He told me to shout him out. So, Todd Shipma. So, hey, Frank, when you hear this, you need to send both of us a text. Yeah, if you hear this, Frank. And let us know that you listened this far into the podcast. Yeah, you motherfucker.

SPEAKER_04

So, Todd Shipma, you know Todd, right? I've known Todd since I've known, what am I, 52? I've known Todd 30 years. Oh wow. Yeah, I known him back in uh Chicago. No kidding. So he was good the so the guy, Kenny Irwin, who was the one who saved me gave me the gutter job, and one of his brothers was Sonny and Mikey, and Todd was friends with those guys a little younger. So we used to play, we used to hoop against each other like back in the day. We used to call Todd Kramer. He looked like Kramer, dude. So that was his nickname. So Todd, if you see this, and you text me and say Kramer. Yeah. So uh we would we would all call him that. So I knew Todd for years. So then Todd was living out here, and then told him I was moving out here, whatever, moved out here, and then uh he was doing the he's waste management, so he was doing the the garbage for Frank's schools when Frank was just a principal at Imagine Prep.

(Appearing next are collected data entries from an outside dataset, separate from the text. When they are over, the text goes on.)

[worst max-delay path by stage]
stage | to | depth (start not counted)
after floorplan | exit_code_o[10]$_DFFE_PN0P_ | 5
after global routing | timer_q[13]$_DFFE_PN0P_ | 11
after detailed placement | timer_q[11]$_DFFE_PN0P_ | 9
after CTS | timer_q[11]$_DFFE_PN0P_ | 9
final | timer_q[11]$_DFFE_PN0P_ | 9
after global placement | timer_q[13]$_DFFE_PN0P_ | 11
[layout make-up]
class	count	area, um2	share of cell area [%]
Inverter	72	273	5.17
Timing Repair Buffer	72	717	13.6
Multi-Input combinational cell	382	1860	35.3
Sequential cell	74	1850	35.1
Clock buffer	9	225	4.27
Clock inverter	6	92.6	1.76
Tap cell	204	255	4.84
--- config.mk ---
export PLATFORM = sky130hd
export DESIGN_NAME = rom_stream_fifo
export DESIGN_NICKNAME = d
export VERILOG_FILES = /design/src/rtl/rom_stream_fifo.sv
export SDC_FILE = /design/constraint.sdc
export NUM_CORES = 1
export LEC_CHECK = 0
export ABC_AREA = 1
export BUFFER_PORTS_ARGS = -buffer_cell sky130_fd_sc_hd__buf_2
export CORE_ASPECT_RATIO = 1.1
export CORE_MARGIN = 1.5
export CORE_UTILIZATION = 35
export CTS_BUF_LIST = sky130_fd_sc_hd__clkbuf_4 sky130_fd_sc_hd__clkbuf_8
export DETAILED_ROUTE_END_ITERATION = 8
export PLACE_DENSITY = 0.56
export SYNTH_ARGS = -nofsm -noshare
export SYNTH_HDL_FRONTEND = slang
export SYNTH_SLANG_ARGS = --single-unit
--- constraint.sdc ---
create_clock -name clk -period 2.71 [get_ports clk]
set_input_delay 0.271 -clock clk [delete_from_list [all_inputs] [get_ports clk]]
set_output_delay 0.271 -clock clk [all_outputs]
set_load 0.03 [all_outputs]
--- src/rtl/rom_stream_fifo.sv ---
// Paced DEPTH x DATA_W byte-stream FIFO between the ROM fetch front end and the ROM consumer.
// Latency: a write at edge k is readable from edge k+1; dout is registered and valid after the read edge.
// Backpressure: almost_full/almost_empty are advisory and paced; strobes are honoured up to true full/empty.
module rom_stream_fifo #(
  parameter int DATA_W   = 8,
  parameter int DEPTH    = 4,
  parameter int AF_LEVEL = DEPTH,
  parameter int AE_LEVEL = 0,
  parameter int PACE     = 2
) (
  input  logic                       clk,
  input  logic                       rst_n,
  input  logic                       clr,
  output logic                       almost_full,
  input  logic                       wr_en,
  input  logic [DATA_W-1:0]          din,
  output logic                       almost_empty,
  input  logic                       rd_en,
  output logic [DATA_W-1:0]          dout,
  output logic [$clog2(DEPTH+1)-1:0] count,
  output logic                       overflow,
  output logic                       underflow
);

  localparam int AW = $clog2(DEPTH);
  localparam int CW = $clog2(DEPTH+1);

  logic [DATA_W-1:0] mem [DEPTH];
  logic [AW-1:0]     wp;
  logic [AW-1:0]     rp;
  logic [CW-1:0]     cnt;
  logic              gate;
  logic              is_full;
  logic              is_empty;
  logic              wr_ok;
  logic              rd_ok;
  logic              wr_drop;
  logic              rd_miss;

  // Accept/reject decisions; a write into a full FIFO is accepted only when a read frees a slot the same cycle.
  always_comb begin
    is_full  = (cnt == CW'(DEPTH));
    is_empty = (cnt == '0);
    wr_ok    = ~clr & wr_en & (~is_full | rd_en);
    rd_ok    = ~clr & rd_en & ~is_empty;
    wr_drop  = ~clr & wr_en & is_full & ~rd_en;
    rd_miss  = ~clr & rd_en & is_empty;
  end

  // Pointers and occupancy; pointers wrap naturally since DEPTH is a power of two.
  always_ff @(posedge clk or negedge rst_n) begin
    if (!rst_n) begin
      wp  <= '0;
      rp  <= '0;
      cnt <= '0;
    end else if (clr) begin
      wp  <= '0;
      rp  <= '0;
      cnt <= '0;
    end else begin
      if (wr_ok) wp <= wp + 1'b1;
      if (rd_ok) rp <= rp + 1'b1;
      case ({wr_ok, rd_ok})
        2'b10:   cnt <= cnt + 1'b1;
        2'b01:   cnt <= cnt - 1'b1;
        default: cnt <= cnt;
      endcase
    end
  end

  // Storage array; contents need no reset because count gates every read.
  always_ff @(posedge clk) begin
    if (wr_ok) mem[wp] <= din;
  end

  // Registered read data; a read of an empty FIFO returns zero (no fall-through of a same-cycle write).
  always_ff @(posedge clk or negedge rst_n) begin
    if (!rst_n) begin
      dout <= '0;
    end else if (!clr && rd_en) begin
      dout <= is_empty ? '0 : mem[rp];
    end
  end

  // Sticky error flags, cleared only by reset or flush.
  always_ff @(posedge clk or negedge rst_n) begin
    if (!rst_n) begin
      overflow  <= 1'b0;
      underflow <= 1'b0;
    end else if (clr) begin
      overflow  <= 1'b0;
      underflow <= 1'b0;
    end else begin
      if (wr_drop) overflow  <= 1'b1;
      if (rd_miss) underflow <= 1'b1;
    end
  end

  generate
    if (PACE > 1) begin : g_pace
      localparam int PW = $clog2(PACE);
      logic [PW-1:0] pc;

      // Free-running pace counter; the gate opens in the last cycle of each period.
      always_ff @(posedge clk or negedge rst_n) begin
        if (!rst_n) begin
          pc <= '0;
        end else if (clr || pc == PW'(PACE-1)) begin
          pc <= '0;
        end else begin
          pc <= pc + 1'b1;
        end
      end

      assign gate = (pc == PW'(PACE-1));
    end else begin : g_nopace
      assign gate = 1'b1;
    end
  endgenerate

  // Flags depend only on registered state, so there is no input-to-output path.
  assign almost_full  = ~gate | (cnt >= CW'(AF_LEVEL));
  assign almost_empty = ~gate | (cnt <= CW'(AE_LEVEL));
  assign count        = cnt;

endmodule
==> results of run 1 <==
## flip-flops by register name, indices dropped and copies added (netlist names)
register and count:
underflow 1, g_pace.pc 1, wp 2, overflow 1, mem 32, count 3
rp 2, dout 8
## report_power, final
part,internal (uW),switching (uW),total (uW)
combinational,65.2,150,215
sequential,854,28.3,882
clock,280,264,544
total,1200,442,1640
## cell type report
class                           count  area (um2)  area share
Multi-Input combinational cell    115         622       0.249
Sequential cell                    50        1410       0.566
Tap cell                           77        96.3      0.0387
Inverter                           17        71.3      0.0286
Clock buffer                        5        68.8      0.0276
Timing Repair Buffer               32         175      0.0703
Clock inverter                      3        47.5      0.0191
## critical path: stages, from the launching register on
cell     delay, ns
dfrtp_1       0.45
nor2_1        0.21
nand2_2       0.16
nand4_2       0.17
inv_1         0.07
fa_1          0.37
xor2_1        0.25
nand3_2       0.09
nand2_1       0.06
inv_1         0.03
nand2_1       0.05
nand2_1       0.04
## Yosys cell counts
cell / n / area share
inv_2: 3 / 0.0053
inv_4: 1 / 0.0030
nand4_2: 1 / 0.0059
buf_2: 2 / 0.0047
clkbuf_1: 1 / 0.0018
o2bb2ai_1: 1 / 0.0041
inv_1: 12 / 0.021
nand3_1: 5 / 0.012
a21oi_2: 1 / 0.0041
xor2_1: 1 / 0.0041
nand2_1: 38 / 0.067
ha_1: 4 / 0.024
dfrtp_1: 18 / 0.21
nor2_1: 25 / 0.044
edfxtp_1: 32 / 0.45
o21ai_0: 15 / 0.035
nand2_2: 5 / 0.015
o22ai_1: 8 / 0.024
nand3_2: 2 / 0.0095
inv_6: 1 / 0.0041
o31ai_1: 1 / 0.0035
o21ai_1: 4 / 0.0095
fa_1: 1 / 0.0095
nand2_8: 2 / 0.019
o21a_1: 1 / 0.0035
## worst paths after layout
kind / startpoint / endpoint / slack [ns] / cells after the start
max in group asynchronous: rst_n / wp[1] / 1.98 / 2
min: din[0] / mem[0][0] / 0.18 / 1
min in group asynchronous: rst_n / count[0] / 0.42 / 2
min reg2reg: g_pace.pc / g_pace.pc / 0.45 / 1
max reg2reg: count[0] / count[2] / 0.65 / 11
max: count[0] / count[2] / 0.65 / 11
## routing by layer
layer | routed length, um | up-vias | global-route usage | part of all wire
met3 | 155 | 6 | 0.0348 | 0.039
li1 | - | 695 | - | -
met4 | 58 | 0 | 0.0496 | 0.015
met2 | 1760 | 23 | 0.218 | 0.45
met5 | 0 | - | 0 | 0
met1 | 1960 | 643 | 0.186 | 0.50
## stage by stage
step | setup slack (ns) | total power, uW | hold slack [ns]
3_5_place_dp | 0.686 | 1120 | 0.236
5_1_grt | 0.446 | 1720 | 0.167
2_1_floorplan | 0.657 | 1040 | -0.0246
6_report | 0.654 | 1640 | 0.176
3_3_place_gp | 0.707 | 1110 | 0.235
4_1_cts | 0.659 | 1670 | 0.166
## kinds of logic after synthesis
logic type / after synthesis / synth area share
adder cells (fa/ha/maj): 5 / 0.0331
AO/OA/AOI/OAI: 31 / 0.0839
XOR/XNOR: 1 / 0.00414
flip-flops: 50 / 0.666
buffers and inverters: 20 / 0.0402
AND/OR/NAND/NOR: 78 / 0.172
==> summary.txt, run 1 <==
Global route
  • GRT Overall Usage: 0.139
  • Grt total ovfl: 0
  • Number of global-route vias before repair: 1407
  • Initial antenna violation count: 0
  • First-pass GRT wire length: 7000 um
  • Largest net degree at the start of global routing: 20

Detailed routing
  • Final ANT Viol Nets: 0
  • Detailed Route Iter0 Violations: 70
  • Post-route DRC: 0
  • Wire length per cell: 13.1 um
  • Routed WL: 3930 um
  • Vias/cell: 4.57
  • Via count: 1367
  • Drt first pass iters: 4

Layout
  • Final core occ: 0.429
  • Post-route cell area: 2490 um2
  • Layout Nets: 239
  • Most common cell after layout, fill and taps aside: nand2_1
  • Layout cells sized above 1: 0.248
  • Synth-to-Final Area Change: 17.7%
  • Most frequent cells in the layout: 38 x nand2_1, 32 x edfxtp_1, 27 x buf_2
  • Filler cells: 581
  • Post-route non-filler standard cell count: 299
  • Antenna diodes: 0

Clocking
  • CTS buffer count: 5
  • Clk root buf: clkbuf_8
  • Worst-path clk slew: 0.10 ns
  • CTS Sinks: 50
  • Post_cts resized: 0
  • Max Root-Sink Buffers: 2
  • CTS tree: yes
  • H-tree depth: 2
  • Post-CTS Setup Repair Bufs: 0
  • Hold_buf cts: 1
  • Skew-Pair Late Insertion Delay: 0.31 ns

Pwr
  • LEAKAGE: 0.00109 uW
  • PwrDens: 659 nW/um2
  • Maximum VDD drop: 0.000293 V

STA
  • RSZ-0062 raised after global routing: false
  • Peak Freq: 486 MHz
  • Fin crit share: 0.759
  • Setup violators final: 0
  • Rel. slew slack: 0.640
  • Sum Neg Setup Slack: 0 ns
  • Hold Vio Cnt, Final: 0
  • Fin crit period: 2.06 ns
  • Skew final: 0.0131 ns
  • Worst slew pin tran: 0.541 ns
  • Fin. max-slew vios: 0

Placement
  • Placed Cells: 290
  • Port Buffers: 27
  • Area of placed instances: 2370 um2
  • DP HPWL: 2680 um
  • GPL Wtd Cong: 0.771

Setup path
  • WP data required: 2.92 ns
  • Crit-path max FO: 6
  • Worst setup SP type: flip-flop
  • Crit path arrival time: 2.26 ns
  • WS Path Type: reg -> reg
  • CP Capture Type: flip-flop

Die
  • Rows: 29
  • Core ar.: 5810 um2
  • DIE HEIGHT: 84.6 um
  • Die Width: 77.2 um
  • Io pins: 28
  • Die area: 6530 um2
  • Starting density of the core: 0.365

Synth
  • Yosys warning total: 0
  • Synth cell types: 25
  • Syn Area/Cell: 11.5 um2
  • Post-Synthesis Cell Area: 2120 um2
  • Post-synthesis instance total: 185
  • Mapped Nets: 203
  • Yosys reg bits: 50
  • Seq/Total Area, Yosys: 0.666

Worst hold path
  • Worst min path class: in -> reg

Run
  • Max-cap violations: 0

Status
  • Status: finished clean
(Power assumes the default switching activity.)
==> run 2: changes to the inputs <==
==> constraint.sdc (replaced) <==
create_clock -name clk -period 2.1 [get_ports clk]
set_input_delay 0.21 -clock clk [delete_from_list [all_inputs] [get_ports clk]]
set_output_delay 0.21 -clock clk [all_outputs]
set_load 0.03 [all_outputs]
==> run 2 against run 1 <==
  * Non-clock buffer count up 2
  * Hold slack worse by 0.057 ns
  * Highest routed layer unchanged
  * Largest cell class unchanged
  * Clock power up 3.9%
  * Clock skew down 0.0056 ns
  * Via count up 0.15%
  * Count of clock-buffer cells in the layout up 1
  * Sequential cell count unchanged
  * Final area down 0.35%
  * Global-route usage down 0.41 points
==> summary.txt, run 2 (same netlist as run 1, synthesis figures left out) <==
Detailed routing
  • Detailed Route Iter0 Violations: 61 (-13%)
  • Via count: 1369 (+0.15%)
  • Wire length per cell: 12.8 um (-2.9%)
  • Final ANT Viol Nets: 0 (unchanged)
  • Post-route DRC: 0 (unchanged)
  • Vias/cell: 4.55 (-0.52%)
  • Drt first pass iters: 4 (unchanged)
  • Routed WL: 3840 um (-2.2%)

Pwr
  • PwrDens: 801 nW/um2 (+22%)
  • Total Power: 1990 uW (+21%)
  • Maximum VDD drop: 0.000465 V (+59%)
  • LEAKAGE: 0.00109 uW (-0.22%)

Setup path
  • Cell chain of the critical path: nor2_2, nand2_2, nand4_2, inv_1, fa_1, xor2_1, nand3_2, nand2_1, inv_1, nand2_1, nand2_1
  • CP Capture Type: flip-flop
  • R2R Path End: count[2]
  • CP startpoint: count[0]
  • Worst path most repeated cell: nand2_1
  • RR Startpoint: count[0]
  • Buf+Inv Stages, Crit Path: 2 (unchanged)
  • Crit path max-delay family: simple AND/OR/NAND/NOR gates
  • Worst setup SP type: flip-flop
  • Crit path arrival time: 2.09 ns (-0.17 ns)
  • Crit-path max FO: 6 (unchanged)
  • Reg2reg setup slack: 0.22 ns (-0.44 ns)
  • WP data required: 2.30 ns (-0.62 ns)
  • Worst Reg-to-Reg Cells: 11 (unchanged)
  • CP peak stage delay: 0.45 ns (about the same)
  • Critical-path top delay cell: dfrtp_1
  • WS Path Type: reg -> reg

STA
  • Peak Freq: 531 MHz (+9.1%)
  • Sum Neg Setup Slack: 0 ns (unchanged)
  • Fin crit share: 0.897 (+0.139)
  • Skew final: 0.00744 ns (-0.00562 ns)
  • Hold Vio Cnt, Final: 0 (unchanged)
  • RSZ-0062 raised after global routing: false
  • Hold_ws: 0.119 ns (-0.0571 ns)
  • Setup violators final: 0 (unchanged)
  • Fin. max-slew vios: 0 (unchanged)
  • Rel. slew slack: 0.724 (+0.0843)
  • Worst slew pin tran: 0.414 ns (-0.126 ns)
  • Fin crit period: 1.88 ns (-0.171 ns)

Die
  • Core ar.: 5810 um2 (unchanged)
  • Rows: 29 (unchanged)
  • Die area: 6530 um2 (unchanged)
  • Io pins: 28 (unchanged)
  • Die Width: 77.2 um (unchanged)
  • Starting density of the core: 0.365 (unchanged)
  • DIE HEIGHT: 84.6 um (unchanged)

Worst hold path
  • Worst min path class: in -> reg
  • Hold path cells: 1 (unchanged)
  • WHS Endpoint: mem[1][0]
  • Hold path start: din[0]

Global route
  • Largest net degree at the start of global routing: 20 (unchanged)
  • Grt total ovfl: 0 (unchanged)
  • First-pass GRT wire length: 6640 um (-5.2%)
  • Number of global-route vias before repair: 1366 (-2.9%)
  • Initial antenna violation count: 0 (unchanged)
  • GRT Overall Usage: 0.134 (-0.00413)

Layout
  • Most frequent cells in the layout: 38 x nand2_1, 32 x edfxtp_1, 27 x buf_2
  • Antenna diodes: 0 (unchanged)
  • Max reg flops: 32 (unchanged)
  • Filler cells: 569 (-2.1%)
  • Layout Nets: 241 (+0.84%)
  • Most common cell after layout, fill and taps aside: nand2_1
  • Synth-to-Final Area Change: 17.2%
  • Layout cells sized above 1: 0.259 (+0.0112)
  • Multi-input gate area: 624 um2 (+0.40%)
  • Storage element area: 1410 um2 (unchanged)
  • Most flops, register: mem

Placement
  • DP HPWL: 2650 um (-1.1%)
  • GPL Wtd Cong: 0.791 (+2.6%)
  • Port Buffers: 27 (unchanged)

Clocking
  • Skew-Pair Late Insertion Delay: 0.30 ns (about the same)
  • Post-CTS Setup Repair Bufs: 0 (unchanged)
  • CTS tree: yes
  • CTS buffer count: 5 (unchanged)
  • Worst-path clk slew: 0.09 ns (about the same)
  • Clk root buf: clkbuf_8
  • CTS Sinks: 50 (unchanged)
  • Max Root-Sink Buffers: 2 (unchanged)
  • H-tree depth: 2 (unchanged)

Status
  • Status: finished clean

Run
  • Max-cap violations: 0 (unchanged)
run 2: cell count changes in the layout (fill, tap and decap cells not counted), sizes merged:
| cell | delta |
|---|---|
| clkbuf | +1 |
| clkinv | -1 |
| bufinv | -1 |
| buf | +2 |
| clkinvlp | +1 |
run 2: worst max-delay path by stage:
stage	end	slack (ns)	depth (start not counted)
6_report	count[2]	0.22	11
2_1_floorplan	count[2]	0.05	11
3_5_place_dp	count[2]	0.18	11
3_3_place_gp	count[2]	0.20	11
4_1_cts	count[2]	0.16	11
5_1_grt	count[2]	0.02	12
run 2: cell type report:
| class | instances | area share |
|---|---|---|
| clock buffers | 6 | 0.0307 |
| clock inverters | 2 | 0.00554 |
| inverters | 17 | 0.0287 |
| multi-input cells | 115 | 0.251 |
| flip-flops and latches | 50 | 0.568 |
| well taps | 77 | 0.0388 |
| repair buffers | 34 | 0.0766 |
run 2: what timing repair did:
item,4_1_cts,5_1_grt
hold buffers,1,0
setup endpoints to repair,0,1
gates resized for setup,0,1
endpoints found under the hold margin,18,0
run 2: per-stage QoR:
stage          setup slack, ns  utilization  instance area, um2  std cells
2_1_floorplan           0.0475            -                2120        185
3_3_place_gp             0.205        0.410                2380        292
3_5_place_dp             0.184        0.410                2380        292
4_1_cts                  0.161        0.427                2480        301
5_1_grt                 0.0236        0.428                2480        301
6_report                 0.215        0.428                2480        301
run 2: worst register-to-register path: stages, from the launching register on:
cell and delay [ns]:
dfrtp_1 0.45, nor2_2 0.18, nand2_2 0.07, nand4_2 0.13
inv_1 0.08, fa_1 0.38, xor2_1 0.23, nand3_2 0.09
nand2_1 0.06, inv_1 0.03, nand2_1 0.05, nand2_1 0.04
run 2: per-layer routing:
layer / GRT usage / wire, um
met5: 0 / 0
met4: 0.0595 / 78
met3: 0.0337 / 156
met2: 0.213 / 1750
met1: 0.175 / 1860
run 2: where the power goes:
group	internal [uW]	switching, uW
clock network	249	316
logic	91.6	202
registers	1100	27.8
==> run 3: changes to the inputs <==
--- a/config.mk
+++ b/config.mk
@@ -12,6 +12,7 @@
 export CORE_UTILIZATION = 35
 export CTS_BUF_LIST = sky130_fd_sc_hd__clkbuf_4 sky130_fd_sc_hd__clkbuf_8
 export DETAILED_ROUTE_END_ITERATION = 8
+export GPL_TIMING_DRIVEN = 0
 export PLACE_DENSITY = 0.56
 export SYNTH_ARGS = -nofsm -noshare
 export SYNTH_HDL_FRONTEND = slang
==> run 3 against run 2 <==
  * Via count increased by 0.51%
  * Worst setup slack worse by 0.068 ns
  * Combinational power is 2% lower
  * Sequential share of layout area up 0.40 points
  * Maximum frequency decreased by 3.5%
  * Clock skew is 0.0012 ns lower
  * Critical path type unchanged
  * Critical endpoint unchanged
  * Largest cell class unchanged
==> summary.txt, run 3 (same netlist as run 1, synthesis figures left out) <==
Global route
  • First-pass GRT wire length: 6620 um (-0.30%)
  • GRT Overall Usage: 0.135 (+0.000537)
  • Grt total ovfl: 0 (unchanged)
  • Number of global-route vias before repair: 1260 (-7.8%)
  • Grt met3 use: 0.0370 (+0.00326)
  • Initial antenna violation count: 0 (unchanged)
  • Largest net degree at the start of global routing: 19 (-5.0%)
  • Grt met2 use: 0.191 (-0.0215)
  • Grt peak-use layer: met1
  • Met1 GRT Util: 0.193 (+0.0183)

Pwr
  • LEAKAGE: 0.00106 uW (-2.6%)
  • Maximum VDD drop: 0.000381 V (-18%)
  • Switching Share: 0.283 (+0.00801)
  • Part of the power in registers: 0.572 (+0.004)
  • P_int: 1420 uW (-1.4%)
  • PwrDens: 803 nW/um2 (+0.31%)
  • Psw: 560 uW (+2.6%)
  • Combinational fraction of design power: 0.145 (-0.003)
  • Clock Power Share: 0.283 (about the same)

Worst hold path
  • Hold path start: din[0]
  • Hold path cells: 1 (unchanged)
  • Worst min path class: in -> reg
  • WHS Endpoint: mem[1][0]

Setup path
  • Worst setup SP type: flip-flop
  • Worst Reg-to-Reg Cells: 12 (+1)
  • CP Capture Type: flip-flop
  • Reg2reg setup slack: 0.15 ns (-0.07 ns)
  • R2R Path End: count[2]
  • RR Startpoint: count[0]
  • Crit-path max FO: 6 (unchanged)
  • WS Path Type: reg -> reg
  • WP data required: 2.30 ns (about the same)
  • Crit path arrival time: 2.15 ns (+0.06 ns)

Detailed routing
  • Via count: 1376 (+0.51%)
  • Routed WL: 3960 um (+3.1%)
  • Vias/cell: 4.62 (+1.5%)
  • Post-route DRC: 0 (unchanged)
  • Wire length per cell: 13.3 um (+4.2%)
  • Detailed Route Iter0 Violations: 69 (+13%)
  • Drt first pass iters: 4 (unchanged)
  • Final ANT Viol Nets: 0 (unchanged)

Clocking
  • CTS Sinks: 50 (unchanged)
  • Clk root buf: clkbuf_8
  • CTS buffer count: 5 (unchanged)
  • H-tree depth: 2 (unchanged)
  • Max Root-Sink Buffers: 2 (unchanged)
  • CTS tree: yes
  • Skew-Pair Late Insertion Delay: 0.30 ns (about the same)
  • Post-CTS Setup Repair Bufs: 0 (unchanged)
  • Worst-path clk slew: 0.09 ns (about the same)

Placement
  • GPL Wtd Cong: 0.768 (-2.9%)
  • Port Buffers: 27 (unchanged)
  • DP HPWL: 2730 um (+2.8%)
  • DP Worst Slack: 0.0426 ns (-0.141 ns)

Layout
  • Layout Nets: 238 (-1.2%)
  • Layout cells sized above 1: 0.249 (-0.0101)
  • Most flops, register: mem
  • Most frequent cells in the layout: 38 x nand2_1, 32 x edfxtp_1, 29 x buf_2
  • Most common cell after layout, fill and taps aside: nand2_1
  • Max reg flops: 32 (unchanged)
  • Synth-to-Final Area Change: 16.5%
  • Antenna diodes: 0 (unchanged)

Die
  • Starting density of the core: 0.365 (unchanged)
  • DIE HEIGHT: 84.6 um (unchanged)
  • Die area: 6530 um2 (unchanged)
  • Io pins: 28 (unchanged)
  • Rows: 29 (unchanged)
  • Die Width: 77.2 um (unchanged)
  • Core ar.: 5810 um2 (unchanged)

STA
  • Hold Vio Cnt, Final: 0 (unchanged)
  • Setup violators final: 0 (unchanged)
  • Fin. max-slew vios: 0 (unchanged)
  • Sum Neg Setup Slack: 0 ns (unchanged)
  • Rel. slew slack: 0.448 (-0.276)
  • RSZ-0062 raised after global routing: false
  • Setup WS post-layout: 0.148 ns (-0.0676 ns)
  • Fin crit share: 0.930 (+0.0322)
  • Peak Freq: 512 MHz (-3.5%)
  • Hold_ws: 0.117 ns (-0.00228 ns)
  • Worst slew pin tran: 0.826 ns (+0.412 ns)
  • Skew final: 0.00621 ns (-0.00123 ns)
  • Fin crit period: 1.95 ns (+0.0676 ns)

Status
  • Status: finished clean

Run
  • Max-cap violations: 0 (unchanged)
[run 3: worst max path at each step]
stage | from | end | cells after the start
CTS | count[0] | count[2] | 11
detailed placement | count[0] | count[2] | 11
global placement | count[0] | count[2] | 11
global route | count[0] | count[2] | 12
finish | count[0] | count[2] | 12
floorplan | count[0] | count[2] | 11
[run 3: worst max-delay path, cell delays in order, from the launching register on]
cell and delay, ns:
dfrtp_2 0.45, nor2_2 0.16, nand2_2 0.15, nand4_4 0.13
inv_1 0.06, fa_1 0.40, xor2_2 0.20, inv_1 0.06
nand2_1 0.04, nand2_1 0.05, inv_1 0.04, nand2_1 0.05
nand2_1 0.04
[run 3: through the flow]
stage	utilization	cell area, um2	cells	power, uW
2_1_floorplan	-	2120	185	1340
3_3_place_gp	0.405	2350	289	1440
3_5_place_dp	0.405	2350	289	1440
4_1_cts	0.422	2450	298	2000
5_1_grt	0.425	2470	298	2080
6_report	0.425	2470	298	1980
[run 3: cell type report]
| type | count | area, um2 |
|---|---|---|
| plain buffers | 3 | 13.8 |
| clock buffers | 5 | 68.8 |
| clock inverters | 3 | 20.0 |
| fillers | 578 | 3340 |
| inverters | 17 | 71.3 |
| multi-input cells | 115 | 641 |
| flip-flops and latches | 50 | 1410 |
| well taps | 77 | 96.3 |
| repair buffers | 28 | 145 |
[run 3: routing by layer]
layer  vias up  wire length (um)
li1        692                 -
met1       648              1940
met2        28              1780
met3         8               167
met4         0                73
met5         -                 0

Yeah. So he had a uh it was at Las Calinas one day, and Todd has a four sub. And he hits me up. He's like, I can't make it. You want to take the four sub and just bring some friends or whatever. I was like, Yeah, I'll go. So that's when I ended up meeting Frank the first time. I mean Las Calinas. We go to uh we're at the tournament, we come around to him after the dine, you got he's doing a putting contest, you know, Frank taking it with his money. It was a putting contest for if you make the putt, you win a ticket to win the TV, right? I must have spent$350 trying to make the putt. I'm I kept missing the putt. And like you take credit card, he's like, yeah. And then he goes, You might as well just have bought the TV by now. So I didn't know he texts Todd, like, who's this guy? I love him. And then he told me about the network that day, and I was literally the 16th person to join Above Par. No doubt. Yeah. That's awesome. It is crazy. That's awesome. Yeah, Frank and I have been, dude, we've been around the country together, many trips, many. So cool. Yeah. So I don't know. Other than that, that's about it for me. I don't I don't know. Well, I appreciate it. Like I said, I could sit here for we can sit here forever.

SPEAKER_05

Yeah, I've sit here forever. We'll have to do a follow-up sometime. Actually, I would love to come on your uh podcast just to sit and watch. I mean, I don't have anything probably to add to baseball. I love baseball, but I just don't it's fun.

SPEAKER_04

I love it.

SPEAKER_05

I mean But hey, everybody who comes on gets a gift. You are no different. So I've got you a gift. Thank you very much. You get a challenge coin for coming on, and then uh you go ahead and open that. All right. Take a look at it, let me see what it is. Hopefully I gave you the right one. Thanks for having me. Yeah, well, I appreciate it. Appreciate you you uh taking the time. Nice.

SPEAKER_04

It's Derek Lopez, and I went above and beyond.